_TASK INSTRUCTIONS_
Your reply must be one number: the count of lines in the data below that contain "registers".

[Data extracted from a collection]
* * * * * * *
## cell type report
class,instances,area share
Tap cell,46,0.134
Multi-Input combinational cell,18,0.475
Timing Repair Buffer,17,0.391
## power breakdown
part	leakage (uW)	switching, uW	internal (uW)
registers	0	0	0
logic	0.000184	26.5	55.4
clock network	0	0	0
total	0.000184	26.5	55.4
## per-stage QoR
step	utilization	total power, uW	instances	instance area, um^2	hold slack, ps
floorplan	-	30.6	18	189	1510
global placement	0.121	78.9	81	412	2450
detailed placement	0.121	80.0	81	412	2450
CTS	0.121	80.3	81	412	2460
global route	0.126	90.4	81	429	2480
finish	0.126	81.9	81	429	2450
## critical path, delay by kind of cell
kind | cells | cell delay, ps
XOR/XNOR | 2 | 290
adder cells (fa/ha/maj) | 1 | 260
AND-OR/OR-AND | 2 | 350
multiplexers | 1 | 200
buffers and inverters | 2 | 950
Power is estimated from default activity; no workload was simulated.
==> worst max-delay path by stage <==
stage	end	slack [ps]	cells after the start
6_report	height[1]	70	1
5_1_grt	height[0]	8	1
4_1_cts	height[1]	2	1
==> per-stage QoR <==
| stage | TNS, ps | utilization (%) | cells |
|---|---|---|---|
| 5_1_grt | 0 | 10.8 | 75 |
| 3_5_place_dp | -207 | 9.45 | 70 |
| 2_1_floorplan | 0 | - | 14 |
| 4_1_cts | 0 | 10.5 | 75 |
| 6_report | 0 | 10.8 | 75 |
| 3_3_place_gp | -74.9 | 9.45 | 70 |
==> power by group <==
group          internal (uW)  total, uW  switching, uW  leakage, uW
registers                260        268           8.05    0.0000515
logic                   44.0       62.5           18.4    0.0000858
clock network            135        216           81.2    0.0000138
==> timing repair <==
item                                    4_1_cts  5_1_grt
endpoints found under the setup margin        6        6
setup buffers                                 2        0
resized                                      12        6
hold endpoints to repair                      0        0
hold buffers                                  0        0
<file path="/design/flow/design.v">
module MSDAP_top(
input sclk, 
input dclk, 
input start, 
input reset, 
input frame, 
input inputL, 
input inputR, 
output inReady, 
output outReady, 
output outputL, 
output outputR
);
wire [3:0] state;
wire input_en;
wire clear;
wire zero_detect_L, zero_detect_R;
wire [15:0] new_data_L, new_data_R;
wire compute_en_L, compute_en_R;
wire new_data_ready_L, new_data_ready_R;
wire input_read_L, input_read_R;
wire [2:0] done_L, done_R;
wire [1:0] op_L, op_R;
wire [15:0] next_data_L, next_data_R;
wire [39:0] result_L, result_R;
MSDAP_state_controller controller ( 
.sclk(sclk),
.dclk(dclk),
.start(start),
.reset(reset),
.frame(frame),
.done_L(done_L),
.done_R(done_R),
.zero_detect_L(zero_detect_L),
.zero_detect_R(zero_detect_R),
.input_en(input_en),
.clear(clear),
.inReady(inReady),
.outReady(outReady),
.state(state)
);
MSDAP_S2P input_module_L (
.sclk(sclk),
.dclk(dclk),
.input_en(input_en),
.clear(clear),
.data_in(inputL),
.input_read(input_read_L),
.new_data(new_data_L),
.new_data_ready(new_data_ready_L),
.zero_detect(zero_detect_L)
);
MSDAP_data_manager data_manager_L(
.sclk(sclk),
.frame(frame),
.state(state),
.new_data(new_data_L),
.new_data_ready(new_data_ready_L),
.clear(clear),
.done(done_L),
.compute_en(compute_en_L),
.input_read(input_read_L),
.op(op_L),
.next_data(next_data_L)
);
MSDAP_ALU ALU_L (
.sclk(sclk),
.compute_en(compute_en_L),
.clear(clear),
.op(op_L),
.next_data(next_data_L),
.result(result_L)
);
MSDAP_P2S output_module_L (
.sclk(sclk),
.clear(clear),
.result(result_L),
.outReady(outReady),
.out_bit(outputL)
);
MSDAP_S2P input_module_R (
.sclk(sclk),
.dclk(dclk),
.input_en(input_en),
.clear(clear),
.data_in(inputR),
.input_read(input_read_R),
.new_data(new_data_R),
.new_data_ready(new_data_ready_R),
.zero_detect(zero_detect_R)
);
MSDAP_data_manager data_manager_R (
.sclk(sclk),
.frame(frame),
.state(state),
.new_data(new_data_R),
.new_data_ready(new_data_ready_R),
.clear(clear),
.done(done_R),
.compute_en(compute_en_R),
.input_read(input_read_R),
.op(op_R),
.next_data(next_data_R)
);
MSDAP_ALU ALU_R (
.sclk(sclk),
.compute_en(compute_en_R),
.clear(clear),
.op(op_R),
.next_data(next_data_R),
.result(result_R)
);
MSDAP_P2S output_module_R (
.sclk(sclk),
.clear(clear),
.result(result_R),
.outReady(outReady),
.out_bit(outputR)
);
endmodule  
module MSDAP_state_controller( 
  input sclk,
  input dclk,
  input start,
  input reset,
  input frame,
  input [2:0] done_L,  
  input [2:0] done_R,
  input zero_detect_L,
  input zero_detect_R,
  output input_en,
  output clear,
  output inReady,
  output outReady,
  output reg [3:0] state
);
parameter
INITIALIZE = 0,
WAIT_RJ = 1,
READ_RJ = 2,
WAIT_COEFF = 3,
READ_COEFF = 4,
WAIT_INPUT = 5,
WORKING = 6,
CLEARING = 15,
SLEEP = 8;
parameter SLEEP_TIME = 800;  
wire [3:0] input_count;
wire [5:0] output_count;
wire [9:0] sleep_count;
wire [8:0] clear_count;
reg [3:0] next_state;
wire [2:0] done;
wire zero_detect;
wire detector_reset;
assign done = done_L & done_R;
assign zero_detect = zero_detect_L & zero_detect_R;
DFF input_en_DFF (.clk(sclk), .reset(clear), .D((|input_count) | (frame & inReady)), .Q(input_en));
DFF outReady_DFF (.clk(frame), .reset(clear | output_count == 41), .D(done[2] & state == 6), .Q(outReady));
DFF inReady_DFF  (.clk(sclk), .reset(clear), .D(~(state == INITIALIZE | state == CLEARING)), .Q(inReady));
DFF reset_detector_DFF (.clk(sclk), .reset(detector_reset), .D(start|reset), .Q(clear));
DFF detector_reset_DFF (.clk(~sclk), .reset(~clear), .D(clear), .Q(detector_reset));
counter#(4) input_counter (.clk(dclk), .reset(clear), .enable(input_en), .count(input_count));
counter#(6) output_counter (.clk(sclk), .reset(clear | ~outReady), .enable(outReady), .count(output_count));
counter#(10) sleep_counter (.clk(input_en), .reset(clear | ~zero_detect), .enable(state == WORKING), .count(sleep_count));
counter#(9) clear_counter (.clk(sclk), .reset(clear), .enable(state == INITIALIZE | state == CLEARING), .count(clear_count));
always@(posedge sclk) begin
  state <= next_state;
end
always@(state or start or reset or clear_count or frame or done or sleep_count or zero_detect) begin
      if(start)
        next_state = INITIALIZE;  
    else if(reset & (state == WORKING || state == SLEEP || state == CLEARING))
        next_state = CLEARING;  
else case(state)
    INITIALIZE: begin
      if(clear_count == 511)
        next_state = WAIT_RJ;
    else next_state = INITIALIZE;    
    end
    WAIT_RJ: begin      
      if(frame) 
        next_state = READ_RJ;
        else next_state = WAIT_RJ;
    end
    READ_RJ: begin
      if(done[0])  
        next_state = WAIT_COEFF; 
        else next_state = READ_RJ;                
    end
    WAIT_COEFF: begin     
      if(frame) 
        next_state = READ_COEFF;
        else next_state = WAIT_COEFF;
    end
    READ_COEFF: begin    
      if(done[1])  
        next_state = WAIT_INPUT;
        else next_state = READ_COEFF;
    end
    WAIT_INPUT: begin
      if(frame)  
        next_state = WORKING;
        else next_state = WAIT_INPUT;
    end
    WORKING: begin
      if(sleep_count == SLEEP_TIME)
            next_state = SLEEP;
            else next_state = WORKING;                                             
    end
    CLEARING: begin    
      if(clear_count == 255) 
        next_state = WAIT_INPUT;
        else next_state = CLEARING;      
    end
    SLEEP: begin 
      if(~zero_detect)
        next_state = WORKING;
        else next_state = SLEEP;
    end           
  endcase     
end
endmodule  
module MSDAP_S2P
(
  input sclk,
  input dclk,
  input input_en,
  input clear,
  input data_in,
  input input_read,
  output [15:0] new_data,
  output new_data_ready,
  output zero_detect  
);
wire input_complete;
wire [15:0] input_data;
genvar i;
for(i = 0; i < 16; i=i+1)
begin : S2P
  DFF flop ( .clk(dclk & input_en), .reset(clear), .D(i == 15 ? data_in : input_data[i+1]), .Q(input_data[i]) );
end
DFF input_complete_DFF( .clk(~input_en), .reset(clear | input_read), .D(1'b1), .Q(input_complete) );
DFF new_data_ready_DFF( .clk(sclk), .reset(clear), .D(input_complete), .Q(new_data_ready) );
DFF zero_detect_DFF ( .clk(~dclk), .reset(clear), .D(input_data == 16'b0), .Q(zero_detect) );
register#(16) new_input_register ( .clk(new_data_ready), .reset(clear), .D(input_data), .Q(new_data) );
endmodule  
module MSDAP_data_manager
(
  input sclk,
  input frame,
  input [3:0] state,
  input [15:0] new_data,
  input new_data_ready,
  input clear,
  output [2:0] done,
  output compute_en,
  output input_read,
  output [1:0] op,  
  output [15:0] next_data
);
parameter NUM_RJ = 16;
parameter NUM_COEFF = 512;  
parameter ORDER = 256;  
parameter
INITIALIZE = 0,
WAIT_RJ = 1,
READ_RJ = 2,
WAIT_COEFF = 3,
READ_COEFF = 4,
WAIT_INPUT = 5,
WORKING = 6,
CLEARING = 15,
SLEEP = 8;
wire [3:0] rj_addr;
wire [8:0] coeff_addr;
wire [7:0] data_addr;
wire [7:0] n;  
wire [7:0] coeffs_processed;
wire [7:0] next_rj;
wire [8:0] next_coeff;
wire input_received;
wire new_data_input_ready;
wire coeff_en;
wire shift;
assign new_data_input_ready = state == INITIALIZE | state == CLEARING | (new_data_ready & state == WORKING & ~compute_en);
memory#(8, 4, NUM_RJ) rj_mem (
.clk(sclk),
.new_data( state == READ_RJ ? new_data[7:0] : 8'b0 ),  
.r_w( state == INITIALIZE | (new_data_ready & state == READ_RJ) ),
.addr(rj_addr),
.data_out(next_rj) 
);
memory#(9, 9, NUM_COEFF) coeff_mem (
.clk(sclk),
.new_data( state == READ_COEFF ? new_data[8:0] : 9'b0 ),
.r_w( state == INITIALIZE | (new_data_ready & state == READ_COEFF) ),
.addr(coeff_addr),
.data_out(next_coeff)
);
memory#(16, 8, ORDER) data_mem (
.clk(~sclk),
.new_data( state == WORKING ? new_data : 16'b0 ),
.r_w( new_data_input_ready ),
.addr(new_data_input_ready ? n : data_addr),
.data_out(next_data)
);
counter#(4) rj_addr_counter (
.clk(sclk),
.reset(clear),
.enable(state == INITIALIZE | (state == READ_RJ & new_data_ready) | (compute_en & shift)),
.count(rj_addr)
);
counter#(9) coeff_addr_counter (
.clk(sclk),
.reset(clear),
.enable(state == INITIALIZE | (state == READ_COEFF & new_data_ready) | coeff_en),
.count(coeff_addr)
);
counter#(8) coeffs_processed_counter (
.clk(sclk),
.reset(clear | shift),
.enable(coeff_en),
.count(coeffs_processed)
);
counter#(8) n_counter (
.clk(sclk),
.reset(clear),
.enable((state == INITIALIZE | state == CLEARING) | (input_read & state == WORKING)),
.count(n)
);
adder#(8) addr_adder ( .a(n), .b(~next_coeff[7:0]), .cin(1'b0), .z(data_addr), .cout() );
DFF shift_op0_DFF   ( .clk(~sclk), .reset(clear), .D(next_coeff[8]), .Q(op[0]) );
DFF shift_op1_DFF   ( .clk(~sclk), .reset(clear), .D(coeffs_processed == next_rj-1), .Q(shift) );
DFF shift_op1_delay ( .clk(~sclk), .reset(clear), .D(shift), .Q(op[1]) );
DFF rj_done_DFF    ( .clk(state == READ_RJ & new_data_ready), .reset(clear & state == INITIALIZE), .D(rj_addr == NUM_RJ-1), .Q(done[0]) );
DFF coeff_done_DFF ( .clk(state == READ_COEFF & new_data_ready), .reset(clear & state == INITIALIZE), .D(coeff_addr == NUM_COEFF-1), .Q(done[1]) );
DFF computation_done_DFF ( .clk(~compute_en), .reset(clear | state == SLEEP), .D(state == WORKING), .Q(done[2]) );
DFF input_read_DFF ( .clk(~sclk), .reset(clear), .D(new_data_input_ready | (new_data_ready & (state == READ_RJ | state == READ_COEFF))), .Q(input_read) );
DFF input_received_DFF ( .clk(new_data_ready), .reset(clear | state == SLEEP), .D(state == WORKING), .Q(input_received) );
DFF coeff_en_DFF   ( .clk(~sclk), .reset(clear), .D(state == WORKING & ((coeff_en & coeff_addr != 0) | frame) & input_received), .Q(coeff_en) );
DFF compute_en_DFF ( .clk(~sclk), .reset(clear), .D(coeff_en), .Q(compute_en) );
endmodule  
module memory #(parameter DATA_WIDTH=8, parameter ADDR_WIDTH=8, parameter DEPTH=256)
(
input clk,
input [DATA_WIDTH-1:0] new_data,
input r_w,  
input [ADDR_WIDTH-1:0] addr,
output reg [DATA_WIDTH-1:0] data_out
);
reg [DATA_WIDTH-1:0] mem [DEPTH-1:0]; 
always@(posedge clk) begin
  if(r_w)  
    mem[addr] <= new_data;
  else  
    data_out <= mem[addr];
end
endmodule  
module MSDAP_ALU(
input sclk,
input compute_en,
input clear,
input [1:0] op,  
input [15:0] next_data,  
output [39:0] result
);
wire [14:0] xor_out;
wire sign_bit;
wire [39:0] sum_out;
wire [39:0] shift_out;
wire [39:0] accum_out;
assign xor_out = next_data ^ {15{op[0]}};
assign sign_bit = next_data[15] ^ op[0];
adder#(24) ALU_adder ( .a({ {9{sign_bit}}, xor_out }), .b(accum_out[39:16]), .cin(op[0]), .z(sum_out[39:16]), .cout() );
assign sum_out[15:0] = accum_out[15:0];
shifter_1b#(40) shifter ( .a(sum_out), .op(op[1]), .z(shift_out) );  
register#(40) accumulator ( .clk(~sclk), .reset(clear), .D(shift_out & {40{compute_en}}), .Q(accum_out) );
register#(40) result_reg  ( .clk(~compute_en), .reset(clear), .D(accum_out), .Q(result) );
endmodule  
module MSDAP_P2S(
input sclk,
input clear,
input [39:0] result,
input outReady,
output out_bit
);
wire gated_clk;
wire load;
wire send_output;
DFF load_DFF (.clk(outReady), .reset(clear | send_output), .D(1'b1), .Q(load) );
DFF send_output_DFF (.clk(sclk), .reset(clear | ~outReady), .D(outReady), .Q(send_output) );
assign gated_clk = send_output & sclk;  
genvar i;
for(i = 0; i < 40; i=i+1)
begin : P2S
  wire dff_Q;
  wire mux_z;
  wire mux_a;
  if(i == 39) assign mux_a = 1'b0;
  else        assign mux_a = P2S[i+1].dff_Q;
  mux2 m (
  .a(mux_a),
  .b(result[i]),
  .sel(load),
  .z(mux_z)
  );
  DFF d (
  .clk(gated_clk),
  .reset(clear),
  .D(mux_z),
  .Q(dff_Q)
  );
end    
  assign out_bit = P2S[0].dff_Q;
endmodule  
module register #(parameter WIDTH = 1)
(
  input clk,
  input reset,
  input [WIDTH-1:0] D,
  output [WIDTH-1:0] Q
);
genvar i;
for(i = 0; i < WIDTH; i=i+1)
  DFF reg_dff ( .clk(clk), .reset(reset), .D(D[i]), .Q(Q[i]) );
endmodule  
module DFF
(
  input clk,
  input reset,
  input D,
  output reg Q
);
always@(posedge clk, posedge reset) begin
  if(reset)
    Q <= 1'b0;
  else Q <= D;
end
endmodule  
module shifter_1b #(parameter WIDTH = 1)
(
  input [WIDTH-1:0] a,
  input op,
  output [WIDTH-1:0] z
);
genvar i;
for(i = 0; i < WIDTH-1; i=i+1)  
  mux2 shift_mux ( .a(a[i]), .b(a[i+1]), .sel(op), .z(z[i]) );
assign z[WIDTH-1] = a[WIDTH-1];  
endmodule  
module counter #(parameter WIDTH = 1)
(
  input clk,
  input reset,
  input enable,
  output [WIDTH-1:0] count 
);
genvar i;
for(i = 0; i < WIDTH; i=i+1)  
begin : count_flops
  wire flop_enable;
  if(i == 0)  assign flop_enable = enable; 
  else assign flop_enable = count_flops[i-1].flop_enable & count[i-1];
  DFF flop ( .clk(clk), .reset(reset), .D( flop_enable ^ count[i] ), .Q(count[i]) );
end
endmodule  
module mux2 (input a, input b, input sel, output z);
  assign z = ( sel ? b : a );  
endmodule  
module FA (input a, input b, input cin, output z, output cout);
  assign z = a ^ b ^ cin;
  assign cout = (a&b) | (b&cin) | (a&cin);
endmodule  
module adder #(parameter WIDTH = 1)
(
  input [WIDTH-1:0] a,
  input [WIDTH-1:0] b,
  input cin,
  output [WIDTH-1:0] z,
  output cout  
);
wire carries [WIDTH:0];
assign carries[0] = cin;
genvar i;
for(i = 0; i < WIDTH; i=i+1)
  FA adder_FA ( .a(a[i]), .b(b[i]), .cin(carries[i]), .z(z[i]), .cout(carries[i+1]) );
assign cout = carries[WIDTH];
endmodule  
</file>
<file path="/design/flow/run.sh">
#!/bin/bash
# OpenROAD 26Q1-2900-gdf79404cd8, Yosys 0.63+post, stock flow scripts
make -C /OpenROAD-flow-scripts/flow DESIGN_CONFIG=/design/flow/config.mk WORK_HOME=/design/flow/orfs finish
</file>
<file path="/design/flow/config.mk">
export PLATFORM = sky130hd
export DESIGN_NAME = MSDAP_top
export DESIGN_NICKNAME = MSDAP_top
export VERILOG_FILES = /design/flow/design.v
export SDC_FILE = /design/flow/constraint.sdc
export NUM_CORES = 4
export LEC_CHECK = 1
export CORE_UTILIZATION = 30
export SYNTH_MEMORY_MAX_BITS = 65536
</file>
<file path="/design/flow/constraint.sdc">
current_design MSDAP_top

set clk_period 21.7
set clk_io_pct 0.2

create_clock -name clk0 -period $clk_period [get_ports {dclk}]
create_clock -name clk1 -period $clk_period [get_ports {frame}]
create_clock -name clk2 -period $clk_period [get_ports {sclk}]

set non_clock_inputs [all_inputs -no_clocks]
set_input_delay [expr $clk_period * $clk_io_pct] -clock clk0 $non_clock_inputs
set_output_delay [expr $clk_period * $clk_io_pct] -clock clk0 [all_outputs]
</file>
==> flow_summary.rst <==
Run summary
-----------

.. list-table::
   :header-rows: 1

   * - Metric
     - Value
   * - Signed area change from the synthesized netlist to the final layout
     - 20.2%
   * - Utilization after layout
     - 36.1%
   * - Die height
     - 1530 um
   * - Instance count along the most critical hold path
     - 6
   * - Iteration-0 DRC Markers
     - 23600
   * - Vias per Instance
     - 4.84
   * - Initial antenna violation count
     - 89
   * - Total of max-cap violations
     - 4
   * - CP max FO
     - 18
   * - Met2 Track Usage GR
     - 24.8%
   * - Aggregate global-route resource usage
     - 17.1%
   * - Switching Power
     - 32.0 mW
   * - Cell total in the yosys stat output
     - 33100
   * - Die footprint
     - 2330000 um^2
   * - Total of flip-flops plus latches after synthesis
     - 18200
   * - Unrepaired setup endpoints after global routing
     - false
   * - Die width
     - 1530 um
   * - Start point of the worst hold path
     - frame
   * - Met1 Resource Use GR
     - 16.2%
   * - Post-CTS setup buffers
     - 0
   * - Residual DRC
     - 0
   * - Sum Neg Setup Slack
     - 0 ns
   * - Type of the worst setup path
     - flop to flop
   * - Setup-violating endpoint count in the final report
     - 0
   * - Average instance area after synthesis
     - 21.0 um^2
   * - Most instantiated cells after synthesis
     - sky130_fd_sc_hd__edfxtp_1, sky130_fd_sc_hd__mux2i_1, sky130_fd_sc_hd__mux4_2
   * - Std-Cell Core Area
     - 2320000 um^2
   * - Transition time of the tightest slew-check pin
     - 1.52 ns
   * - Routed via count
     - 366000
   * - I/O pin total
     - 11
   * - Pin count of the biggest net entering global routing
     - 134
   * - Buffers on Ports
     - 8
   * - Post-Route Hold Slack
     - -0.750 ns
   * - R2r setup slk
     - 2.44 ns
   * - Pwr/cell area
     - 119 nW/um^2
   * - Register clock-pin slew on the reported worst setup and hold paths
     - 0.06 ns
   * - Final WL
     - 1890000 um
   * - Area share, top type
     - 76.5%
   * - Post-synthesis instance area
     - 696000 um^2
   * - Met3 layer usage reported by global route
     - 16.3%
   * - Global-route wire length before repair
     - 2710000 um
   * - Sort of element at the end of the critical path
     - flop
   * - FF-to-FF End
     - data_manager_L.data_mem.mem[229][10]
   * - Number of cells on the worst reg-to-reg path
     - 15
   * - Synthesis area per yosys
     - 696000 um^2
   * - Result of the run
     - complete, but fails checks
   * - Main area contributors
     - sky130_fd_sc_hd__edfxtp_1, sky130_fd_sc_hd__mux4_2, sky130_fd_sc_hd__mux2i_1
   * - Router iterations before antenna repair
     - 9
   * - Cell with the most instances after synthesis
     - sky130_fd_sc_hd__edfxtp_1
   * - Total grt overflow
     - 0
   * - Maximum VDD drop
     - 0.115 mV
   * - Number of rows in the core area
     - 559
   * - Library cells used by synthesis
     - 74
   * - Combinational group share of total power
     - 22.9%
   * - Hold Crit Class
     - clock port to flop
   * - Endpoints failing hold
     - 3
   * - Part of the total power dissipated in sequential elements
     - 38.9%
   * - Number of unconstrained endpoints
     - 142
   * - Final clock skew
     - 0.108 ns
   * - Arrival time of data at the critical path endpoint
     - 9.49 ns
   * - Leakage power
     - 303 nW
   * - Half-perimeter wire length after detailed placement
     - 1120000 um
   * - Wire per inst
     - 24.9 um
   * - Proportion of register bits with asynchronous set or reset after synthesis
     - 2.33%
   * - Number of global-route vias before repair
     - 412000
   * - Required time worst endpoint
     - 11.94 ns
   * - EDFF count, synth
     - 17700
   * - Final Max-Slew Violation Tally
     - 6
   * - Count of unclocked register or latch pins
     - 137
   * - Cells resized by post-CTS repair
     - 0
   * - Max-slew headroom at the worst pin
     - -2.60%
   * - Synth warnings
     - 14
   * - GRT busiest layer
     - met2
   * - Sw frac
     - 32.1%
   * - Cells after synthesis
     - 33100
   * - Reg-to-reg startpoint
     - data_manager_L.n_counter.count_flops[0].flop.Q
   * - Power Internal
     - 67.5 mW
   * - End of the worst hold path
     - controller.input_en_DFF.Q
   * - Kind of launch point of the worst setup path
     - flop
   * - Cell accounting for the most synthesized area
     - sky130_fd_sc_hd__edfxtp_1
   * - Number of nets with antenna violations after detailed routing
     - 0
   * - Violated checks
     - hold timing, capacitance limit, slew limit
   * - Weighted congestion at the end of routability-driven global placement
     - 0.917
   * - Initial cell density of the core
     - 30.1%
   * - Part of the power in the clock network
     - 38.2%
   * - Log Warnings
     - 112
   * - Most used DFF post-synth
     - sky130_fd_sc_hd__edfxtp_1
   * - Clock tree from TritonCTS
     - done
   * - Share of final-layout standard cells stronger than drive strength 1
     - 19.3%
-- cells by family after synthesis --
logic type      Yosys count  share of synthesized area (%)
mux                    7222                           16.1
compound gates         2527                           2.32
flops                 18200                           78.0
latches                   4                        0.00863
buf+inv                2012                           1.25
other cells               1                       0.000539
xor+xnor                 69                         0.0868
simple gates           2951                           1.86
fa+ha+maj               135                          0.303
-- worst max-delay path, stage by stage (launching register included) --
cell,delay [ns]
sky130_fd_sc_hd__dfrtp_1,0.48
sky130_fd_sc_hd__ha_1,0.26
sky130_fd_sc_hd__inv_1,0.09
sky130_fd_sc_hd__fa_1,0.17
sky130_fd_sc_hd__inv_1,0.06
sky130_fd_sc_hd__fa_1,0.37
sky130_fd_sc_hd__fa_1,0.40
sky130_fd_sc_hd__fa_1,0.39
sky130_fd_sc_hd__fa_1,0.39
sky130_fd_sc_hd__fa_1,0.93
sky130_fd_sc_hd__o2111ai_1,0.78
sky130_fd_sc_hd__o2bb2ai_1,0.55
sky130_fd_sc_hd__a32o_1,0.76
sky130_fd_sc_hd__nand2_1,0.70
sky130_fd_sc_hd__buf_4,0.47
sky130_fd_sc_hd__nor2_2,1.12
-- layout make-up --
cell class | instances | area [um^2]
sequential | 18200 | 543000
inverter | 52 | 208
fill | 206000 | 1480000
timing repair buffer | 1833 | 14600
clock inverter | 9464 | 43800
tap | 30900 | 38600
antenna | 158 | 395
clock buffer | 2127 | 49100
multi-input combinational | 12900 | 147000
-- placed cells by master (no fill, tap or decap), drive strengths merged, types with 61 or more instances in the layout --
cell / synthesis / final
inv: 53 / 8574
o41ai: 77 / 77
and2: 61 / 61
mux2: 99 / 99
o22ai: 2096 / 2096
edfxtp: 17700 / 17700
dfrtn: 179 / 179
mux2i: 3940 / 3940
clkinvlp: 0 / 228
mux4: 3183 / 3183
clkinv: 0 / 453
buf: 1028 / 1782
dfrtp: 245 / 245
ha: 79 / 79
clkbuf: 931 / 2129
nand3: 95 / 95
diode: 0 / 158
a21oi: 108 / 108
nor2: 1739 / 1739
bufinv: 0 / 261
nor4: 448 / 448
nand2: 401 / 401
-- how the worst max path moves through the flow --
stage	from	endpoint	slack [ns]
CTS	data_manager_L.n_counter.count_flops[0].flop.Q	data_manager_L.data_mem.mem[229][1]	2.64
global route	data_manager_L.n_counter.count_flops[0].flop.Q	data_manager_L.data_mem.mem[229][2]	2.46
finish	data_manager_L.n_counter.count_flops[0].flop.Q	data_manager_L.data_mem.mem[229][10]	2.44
* * * * * * *
_SOLUTION TO THIS PROBLEM_
2